3.2. Growth Indicators

Figure 4 illustrates that the LAI, SPAD, plant height, and tiller number per hill generally increased with higher N fertilizer rate. Both LAI and plant height exhibited distinct increases until approximately 65 days after transplanting (DAT), after which their growth rates either slowed down or began to decline. In contrast, the SPAD gradually decreased during the rice growth period, with a notable decline after 65 DAT. Additionally, a significant increase in tiller number per hill was observed at 35 DAT in 2022, while it exhibited a plateau trend at other times.

3.3. Soil Mineral N Content

The soil mineral N content within the 0–20 cm soil layer increased mainly in the days following N fertilizer application (Figure 5 and Figure 6). However, the differences in soil mineral N content among different N fertilizer rates were not significant. Meanwhile, the soil NO3-N and NH4+-N content decreased with increasing depth, with the soil NH4+-N content (2.6–106.2 mg kg−1) being higher than that of NO3-N (3.9–23.3 mg kg−1). Furthermore, the soil NH4+-N exhibited more pronounced fluctuations, especially after N topdressing during the rice growth period.

3.4. N Balance Indicators

The values of apparent N balance, N loss, yield-scaled N loss, straw N uptake, and grain N uptake were significantly influenced by the N fertilizer rate (Figure 7). The N balance value increased following a higher N fertilizer rate, with N300 showing a notable difference compared to N0 and N60 in both 2020 and 2022 (p < 0.05). The average apparent N loss of N0, N60, N120, N180, N225, and N300 was 0, 52.7, 80.7, 82.5, 144.3, and 191.5 kg N ha−1, respectively, with significant differences (p < 0.05) noted between N300 and both N0 and N60 in 2022. Similarly, the apparent yield-scaled N loss exhibited relatively consistent change patterns of apparent N loss across different N fertilizer rates. Moreover, the straw N uptake of N225 was highest in 2020 and 2022, which was significantly higher than that of N0 and N60. Differently, the highest grain N uptake in 2020 and 2022 was achieved at N300 and N225, respectively.

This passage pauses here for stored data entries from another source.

<file path="src/source/book_cfg_pkg.sv">
// Defaults only apply through book_top and DEF_ENTRIES_N must stay below 2**LISTSIZE_W
`default_nettype none

package book_cfg_pkg;

  // Number of price levels kept in the table
  localparam int DEF_ENTRIES_N = 8;

  // One selects the bid side with the highest key at the head
  // Zero selects the ask side with the lowest key at the head
  localparam bit DEF_IS_BID = 1'b1;

endpackage

`default_nettype wire

</file>
<file path="src/source/book_types_pkg.sv">
// Key, volume and list-size widths are fixed here and LISTSIZE_W must hold ENTRIES_N itself
`default_nettype none

package book_types_pkg;

  // Price keys and volumes are plain unsigned integers
  localparam int KEY_BITS = 16;
  localparam int VOLUME_BITS = 16;

  // Wide enough to count a full table of up to 15 levels
  localparam int LISTSIZE_W = 4;

  typedef logic [KEY_BITS-1:0] key_t;
  typedef logic [VOLUME_BITS-1:0] volume_t;
  typedef logic [LISTSIZE_W-1:0] listsize_t;

  // Command code carried alongside the command strobe
  typedef enum logic [1:0] {
    CMD_CLEAR   = 2'd0,
    CMD_ADD     = 2'd1,
    CMD_DELETE  = 2'd2,
    CMD_REPLACE = 2'd3
  } cmd_t;

endpackage

`default_nettype wire
</file>
<file path="src/source/book_top.sv">
// One table side per instance and commands are strobes with no back-pressure
`timescale 1ns/1ps
`default_nettype none

module book_top import book_types_pkg::*, book_cfg_pkg::*; #(
  parameter int ENTRIES_N = DEF_ENTRIES_N,
  parameter bit IS_BID = DEF_IS_BID
) (
  input  logic                     i_clk,
  input  logic                     i_rst_n,
  input  logic                     i_cmd_vld,
  input  cmd_t                     i_cmd,
  input  key_t                     i_key,
  input  volume_t                  i_volume,
  output logic [ENTRIES_N-1:0]     o_vld,
  output key_t [ENTRIES_N-1:0]     o_keys,
  output volume_t [ENTRIES_N-1:0]  o_volumes,
  output listsize_t                o_listsize,
  output logic                     o_notify_vld,
  output key_t                     o_notify_key,
  output volume_t                  o_notify_volume
);

  logic [ENTRIES_N-1:0]     match_sel;
  logic                     hit;
  logic                     full;
  logic [ENTRIES_N-1:0]     insert_sel;
  volume_t                  match_volume;
  logic [ENTRIES_N-1:0]     vld_nxt;
  logic [ENTRIES_N-1:0]     take_right;
  logic [ENTRIES_N-1:0]     take_left;
  logic [ENTRIES_N-1:0]     ins_key;
  logic [ENTRIES_N-1:0]     ins_vol;
  logic                     size_inc;
  logic                     size_dec;
  logic                     size_clr;
  key_t [ENTRIES_N-1:0]     keys_nxt;
  volume_t [ENTRIES_N-1:0]  volumes_nxt;

  // Register outputs feed the update logic and the top-level ports alike
  book_match #(.ENTRIES_N(ENTRIES_N), .IS_BID(IS_BID)) u_match (
    .i_key(i_key), .i_vld(o_vld), .i_keys(o_keys), .i_volumes(o_volumes),
    .o_match_sel(match_sel), .o_hit(hit), .o_full(full),
    .o_insert_sel(insert_sel), .o_match_volume(match_volume)
  );

  book_shift_ctrl #(.ENTRIES_N(ENTRIES_N)) u_shift_ctrl (
    .i_cmd_vld(i_cmd_vld), .i_cmd(i_cmd), .i_vld(o_vld),
    .i_match_sel(match_sel), .i_hit(hit), .i_full(full), .i_insert_sel(insert_sel),
    .o_vld_nxt(vld_nxt), .o_take_right(take_right), .o_take_left(take_left),
    .o_ins_key(ins_key), .o_ins_vol(ins_vol),
    .o_size_inc(size_inc), .o_size_dec(size_dec), .o_size_clr(size_clr)
  );

  book_entry_mux #(.ENTRIES_N(ENTRIES_N)) u_entry_mux (
    .i_key(i_key), .i_volume(i_volume), .i_keys(o_keys), .i_volumes(o_volumes),
    .i_take_right(take_right), .i_take_left(take_left),
    .i_ins_key(ins_key), .i_ins_vol(ins_vol),
    .o_keys_nxt(keys_nxt), .o_volumes_nxt(volumes_nxt)
  );

  book_state_regs #(.ENTRIES_N(ENTRIES_N)) u_state_regs (
    .i_clk(i_clk), .i_rst_n(i_rst_n),
    .i_vld_nxt(vld_nxt), .i_keys_nxt(keys_nxt), .i_volumes_nxt(volumes_nxt),
    .i_size_inc(size_inc), .i_size_dec(size_dec), .i_size_clr(size_clr),
    .o_vld(o_vld), .o_keys(o_keys), .o_volumes(o_volumes), .o_listsize(o_listsize)
  );

  // Entry 0 holds the best price
  book_notify #(.ENTRIES_N(ENTRIES_N)) u_notify (
    .i_clk(i_clk), .i_rst_n(i_rst_n),
    .i_cmd_vld(i_cmd_vld), .i_cmd(i_cmd), .i_key(i_key), .i_volume(i_volume),
    .i_head_vld(o_vld[0]), .i_match_sel(match_sel), .i_insert_sel(insert_sel),
    .i_match_volume(match_volume),
    .o_notify_vld(o_notify_vld), .o_notify_key(o_notify_key),
    .o_notify_volume(o_notify_volume)
  );

endmodule

`default_nettype wire

</file>
<file path="src/source/book_notify.sv">
// Notify is valid for one cycle only and key and volume hold the last report in between
`timescale 1ns/1ps
`default_nettype none

module book_notify import book_types_pkg::*; #(
  parameter int ENTRIES_N = 8
) (
  input  logic                  i_clk,
  input  logic                  i_rst_n,
  input  logic                  i_cmd_vld,
  input  cmd_t                  i_cmd,
  input  key_t                  i_key,
  input  volume_t               i_volume,
  input  logic                  i_head_vld,
  input  logic [ENTRIES_N-1:0]  i_match_sel,
  input  logic [ENTRIES_N-1:0]  i_insert_sel,
  input  volume_t               i_match_volume,
  output logic                  o_notify_vld,
  output key_t                  o_notify_key,
  output volume_t               o_notify_volume
);

  logic    head_change;
  volume_t volume_nxt;

  // Any command that touches entry 0 changes the best price
  // A CLEAR on an empty table leaves the head untouched
  always_comb begin
    head_change = 1'b0;
    volume_nxt = '0;
    if (i_cmd_vld) begin
      case (i_cmd)
        CMD_CLEAR: head_change = i_head_vld;
        CMD_ADD: begin
          head_change = i_insert_sel[0];
          volume_nxt = i_volume;
        end
        CMD_DELETE: begin
          head_change = i_match_sel[0];
          // Report what was taken off the head
          volume_nxt = i_match_volume;
        end
        CMD_REPLACE: begin
          head_change = i_match_sel[0];
          volume_nxt = i_volume;
        end
        default: head_change = 1'b0;
      endcase
    end
  end

  always_ff @(posedge i_clk or negedge i_rst_n) begin
    if (!i_rst_n) begin
      o_notify_vld <= 1'b0;
    end else begin
      o_notify_vld <= head_change;
    end
  end

  // The key reported is always the command key
  always_ff @(posedge i_clk) begin
    if (head_change) begin
      o_notify_key <= i_key;
      o_notify_volume <= volume_nxt;
    end
  end

endmodule

`default_nettype wire

</file>
<file path="src/source/book_state_regs.sv">
// Loads every cycle and relies on the update logic to feed back the current state when idle
`timescale 1ns/1ps
`default_nettype none

module book_state_regs import book_types_pkg::*; #(
  parameter int ENTRIES_N = 8
) (
  input  logic                     i_clk,
  input  logic                     i_rst_n,
  input  logic [ENTRIES_N-1:0]     i_vld_nxt,
  input  key_t [ENTRIES_N-1:0]     i_keys_nxt,
  input  volume_t [ENTRIES_N-1:0]  i_volumes_nxt,
  input  logic                     i_size_inc,
  input  logic                     i_size_dec,
  input  logic                     i_size_clr,
  output logic [ENTRIES_N-1:0]     o_vld,
  output key_t [ENTRIES_N-1:0]     o_keys,
  output volume_t [ENTRIES_N-1:0]  o_volumes,
  output listsize_t                o_listsize
);

  // Validity and the size counter are control state
  always_ff @(posedge i_clk or negedge i_rst_n) begin
    if (!i_rst_n) begin
      o_vld <= '0;
      o_listsize <= '0;
    end else begin
      o_vld <= i_vld_nxt;
      if (i_size_clr) begin
        o_listsize <= '0;
      end else if (i_size_inc) begin
        o_listsize <= o_listsize + 1'b1;
      end else if (i_size_dec) begin
        o_listsize <= o_listsize - 1'b1;
      end
    end
  end

  // Keys and volumes only mean something where the matching valid bit is set
  always_ff @(posedge i_clk) begin
    o_keys <= i_keys_nxt;
    o_volumes <= i_volumes_nxt;
  end

  // Valid levels always form an unbroken run starting at the head
  a_vld_contig: assert property (@(posedge i_clk) disable iff (!i_rst_n)
    ((o_vld & (o_vld + 1'b1)) == '0))
    else $error("book_state_regs: validity has a hole");

  // The counter tracks the validity vector built by the shift logic
  a_size_count: assert property (@(posedge i_clk) disable iff (!i_rst_n)
    (o_listsize == listsize_t'($countones(o_vld))))
    else $error("book_state_regs: list size out of step with validity");

  a_inc_dec: assert property (@(posedge i_clk) disable iff (!i_rst_n)
    !(i_size_inc && i_size_dec))
    else $error("book_state_regs: size increment and decrement together");

endmodule

`default_nettype wire

</file>
<file path="src/source/book_entry_mux.sv">
// Combinational only and assumes at most one of the select masks is set per entry
`timescale 1ns/1ps
`default_nettype none

module book_entry_mux import book_types_pkg::*; #(
  parameter int ENTRIES_N = 8
) (
  input  key_t                     i_key,
  input  volume_t                  i_volume,
  input  key_t [ENTRIES_N-1:0]     i_keys,
  input  volume_t [ENTRIES_N-1:0]  i_volumes,
  input  logic [ENTRIES_N-1:0]     i_take_right,
  input  logic [ENTRIES_N-1:0]     i_take_left,
  input  logic [ENTRIES_N-1:0]     i_ins_key,
  input  logic [ENTRIES_N-1:0]     i_ins_vol,
  output key_t [ENTRIES_N-1:0]     o_keys_nxt,
  output volume_t [ENTRIES_N-1:0]  o_volumes_nxt
);

  for (genvar i = 0; i < ENTRIES_N; i++) begin : g_entry
    key_t    key_pushed;
    volume_t vol_pushed;
    key_t    key_pulled;
    volume_t vol_pulled;

    // An add push takes the neighbour below
    // The head has no neighbour below and is never pushed into
    if (i > 0) begin : g_lo
      assign key_pushed = i_take_right[i] ? i_keys[i-1] : i_keys[i];
      assign vol_pushed = i_take_right[i] ? i_volumes[i-1] : i_volumes[i];
    end else begin : g_head
      assign key_pushed = i_keys[i];
      assign vol_pushed = i_volumes[i];
    end

    // A delete pull takes the neighbour above and wins over a push
    // The top entry has no neighbour above, its validity is dropped by the shift
    if (i < ENTRIES_N - 1) begin : g_hi
      assign key_pulled = i_take_left[i] ? i_keys[i+1] : key_pushed;
      assign vol_pulled = i_take_left[i] ? i_volumes[i+1] : vol_pushed;
    end else begin : g_top
      assign key_pulled = key_pushed;
      assign vol_pulled = vol_pushed;
    end

    // Insert wins over both shifts
    assign o_keys_nxt[i] = i_ins_key[i] ? i_key : key_pulled;

    // REPLACE raises only the volume insert so the key is held
    assign o_volumes_nxt[i] = i_ins_vol[i] ? i_volume : vol_pulled;
  end

endmodule

`default_nettype wire

</file>
<file path="src/source/book_shift_ctrl.sv">
// Combinational only and expects the current validity vector to be contiguous from entry 0
`timescale 1ns/1ps
`default_nettype none

module book_shift_ctrl import book_types_pkg::*; #(
  parameter int ENTRIES_N = 8
) (
  input  logic                  i_cmd_vld,
  input  cmd_t                  i_cmd,
  input  logic [ENTRIES_N-1:0]  i_vld,
  input  logic [ENTRIES_N-1:0]  i_match_sel,
  input  logic                  i_hit,
  input  logic                  i_full,
  input  logic [ENTRIES_N-1:0]  i_insert_sel,
  output logic [ENTRIES_N-1:0]  o_vld_nxt,
  output logic [ENTRIES_N-1:0]  o_take_right,
  output logic [ENTRIES_N-1:0]  o_take_left,
  output logic [ENTRIES_N-1:0]  o_ins_key,
  output logic [ENTRIES_N-1:0]  o_ins_vol,
  output logic                  o_size_inc,
  output logic                  o_size_dec,
  output logic                  o_size_clr
);

  logic                 op_clr;
  logic                 op_add;
  logic                 op_del;
  logic                 op_rep;
  logic [ENTRIES_N-1:0] add_upper;
  logic [ENTRIES_N-1:0] add_shift;
  logic [ENTRIES_N-1:0] add_vld;
  logic [ENTRIES_N-1:0] del_upper;
  logic [ENTRIES_N-1:0] del_shift;
  logic [ENTRIES_N-1:0] del_vld;

  // Every decoded operation is qualified by the strobe
  assign op_clr = i_cmd_vld && (i_cmd == CMD_CLEAR);
  assign op_add = i_cmd_vld && (i_cmd == CMD_ADD);
  assign op_del = i_cmd_vld && (i_cmd == CMD_DELETE);
  assign op_rep = i_cmd_vld && (i_cmd == CMD_REPLACE);

  // Entries at and above the insertion slot move one place up
  // With no slot the subtraction wraps and the mask comes out empty
  assign add_upper = ~(i_insert_sel - 1'b1);
  // Anything shifted past the top entry falls off the table
  assign add_shift = (i_vld & add_upper) << 1;
  assign add_vld = i_vld | add_shift | i_insert_sel;

  // Entries at and above the matched level move one place toward the head
  // A miss leaves this mask empty so the validity is unchanged
  assign del_upper = ~(i_match_sel - 1'b1);
  assign del_shift = (i_vld & del_upper) >> 1;
  assign del_vld = (i_vld & ~del_upper) | del_shift;

  // REPLACE and an idle cycle both keep the current validity
  always_comb begin
    o_vld_nxt = i_vld;
    if (op_clr) begin
      o_vld_nxt = '0;
    end else if (op_add) begin
      o_vld_nxt = add_vld;
    end else if (op_del) begin
      o_vld_nxt = del_vld;
    end
  end

  // Take from entry i-1 on ADD, from entry i+1 on DELETE
  assign o_take_right = {ENTRIES_N{op_add}} & add_shift;
  assign o_take_left = {ENTRIES_N{op_del}} & del_upper;
  assign o_ins_key = {ENTRIES_N{op_add}} & i_insert_sel;
  assign o_ins_vol = ({ENTRIES_N{op_add}} & i_insert_sel) |
                     ({ENTRIES_N{op_rep}} & i_match_sel);

  // A non-full table always takes the new level somewhere
  assign o_size_inc = op_add && !i_full;
  assign o_size_dec = op_del && i_hit;
  assign o_size_clr = op_clr;

endmodule

`default_nettype wire

</file>
<file path="src/source/book_match.sv">
// Combinational only and assumes the table never holds the same key twice
`timescale 1ns/1ps
`default_nettype none

module book_match import book_types_pkg::*; #(
  parameter int ENTRIES_N = 8,
  parameter bit IS_BID = 1'b1
) (
  input  key_t                      i_key,
  input  logic [ENTRIES_N-1:0]      i_vld,
  input  key_t [ENTRIES_N-1:0]      i_keys,
  input  volume_t [ENTRIES_N-1:0]   i_volumes,
  output logic [ENTRIES_N-1:0]      o_match_sel,
  output logic                      o_hit,
  output logic                      o_full,
  output logic [ENTRIES_N-1:0]      o_insert_sel,
  output volume_t                   o_match_volume
);

  logic [ENTRIES_N-1:0] match_sel;
  logic [ENTRIES_N-1:0] keep_mask;

  // Equality and ordering against every valid entry
  // Invalid entries never match and never count as better
  always_comb begin
    for (int i = 0; i < ENTRIES_N; i++) begin
      match_sel[i] = i_vld[i] && (i_keys[i] == i_key);
      keep_mask[i] = i_vld[i] && ((i_keys[i] == i_key) ||
                     (IS_BID ? (i_keys[i] > i_key) : (i_keys[i] < i_key)));
    end
  end

  // The table is sorted so keep_mask is a run of ones from the head
  // Its lowest zero is the insertion slot, and an all-ones mask gives no slot
  assign o_insert_sel = ~keep_mask & (keep_mask + 1'b1);

  assign o_match_sel = match_sel;
  assign o_hit = |match_sel;
  assign o_full = &i_vld;

  // Volume of the matching level, zero on a miss
  always_comb begin
    o_match_volume = '0;
    for (int i = 0; i < ENTRIES_N; i++) begin
      if (match_sel[i]) begin
        o_match_volume = o_match_volume | i_volumes[i];
      end
    end
  end

  // Two hits mean an ADD was given a key already in the table
  always_comb begin
    assert final ($isunknown(match_sel) || $onehot0(match_sel))
      else $error("book_match: duplicate key found in table");
  end

endmodule

`default_nettype wire

</file>
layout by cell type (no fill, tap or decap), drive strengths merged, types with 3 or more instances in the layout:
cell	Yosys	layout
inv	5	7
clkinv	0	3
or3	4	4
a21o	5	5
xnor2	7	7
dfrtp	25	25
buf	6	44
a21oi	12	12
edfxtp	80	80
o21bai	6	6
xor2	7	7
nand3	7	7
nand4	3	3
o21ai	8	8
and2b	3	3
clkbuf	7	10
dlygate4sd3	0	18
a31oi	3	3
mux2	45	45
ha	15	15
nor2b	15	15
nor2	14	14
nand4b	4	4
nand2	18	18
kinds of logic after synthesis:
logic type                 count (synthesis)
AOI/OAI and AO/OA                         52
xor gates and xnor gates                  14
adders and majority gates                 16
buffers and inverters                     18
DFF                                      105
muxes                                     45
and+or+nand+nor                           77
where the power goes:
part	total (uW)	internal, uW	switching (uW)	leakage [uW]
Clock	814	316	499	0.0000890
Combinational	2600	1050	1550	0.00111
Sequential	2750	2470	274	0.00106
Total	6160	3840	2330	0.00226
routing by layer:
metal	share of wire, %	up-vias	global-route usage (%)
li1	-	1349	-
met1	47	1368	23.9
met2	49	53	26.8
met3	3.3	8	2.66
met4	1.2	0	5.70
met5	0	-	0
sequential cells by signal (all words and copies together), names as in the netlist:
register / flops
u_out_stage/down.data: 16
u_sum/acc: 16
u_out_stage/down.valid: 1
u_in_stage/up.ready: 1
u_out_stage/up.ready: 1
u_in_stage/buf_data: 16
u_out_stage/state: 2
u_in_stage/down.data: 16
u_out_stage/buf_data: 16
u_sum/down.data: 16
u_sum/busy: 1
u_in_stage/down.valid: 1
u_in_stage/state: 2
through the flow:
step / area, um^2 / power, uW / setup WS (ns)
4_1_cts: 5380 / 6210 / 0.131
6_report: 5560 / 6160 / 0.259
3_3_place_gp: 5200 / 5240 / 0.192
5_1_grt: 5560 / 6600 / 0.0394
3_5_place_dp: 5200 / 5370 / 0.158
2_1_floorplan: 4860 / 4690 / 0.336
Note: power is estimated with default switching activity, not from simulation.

3.5. Indices of N Fertilizer Use Efficiency

In this study, the PFP showed a more pronounced decreasing trend with increasing N fertilizer rate compared to RE, PE, and AE (Figure 8). Specifically, the RE values for different N fertilizer rates ranged from 25.3% to 46.5%, with no significant differences among these N fertilizer rates over the two years. Regarding the PE, the highest PE values in 2020 and 2022 were achieved at N120 and N60, respectively, and no significant differences were observed among different N fertilizer rates. The average PFP for N60, N120, N180, N225, and N300 was 128.3, 70.9, 51.6, 40.1, and 32.1 kg kg−1, respectively, with N60 and N120 showing significantly higher PFP than N300 over the two years (p < 0.05). Furthermore, the highest AE in 2020 and 2022 were achieved at N60, and no significant differences were observed among different N fertilizer rates.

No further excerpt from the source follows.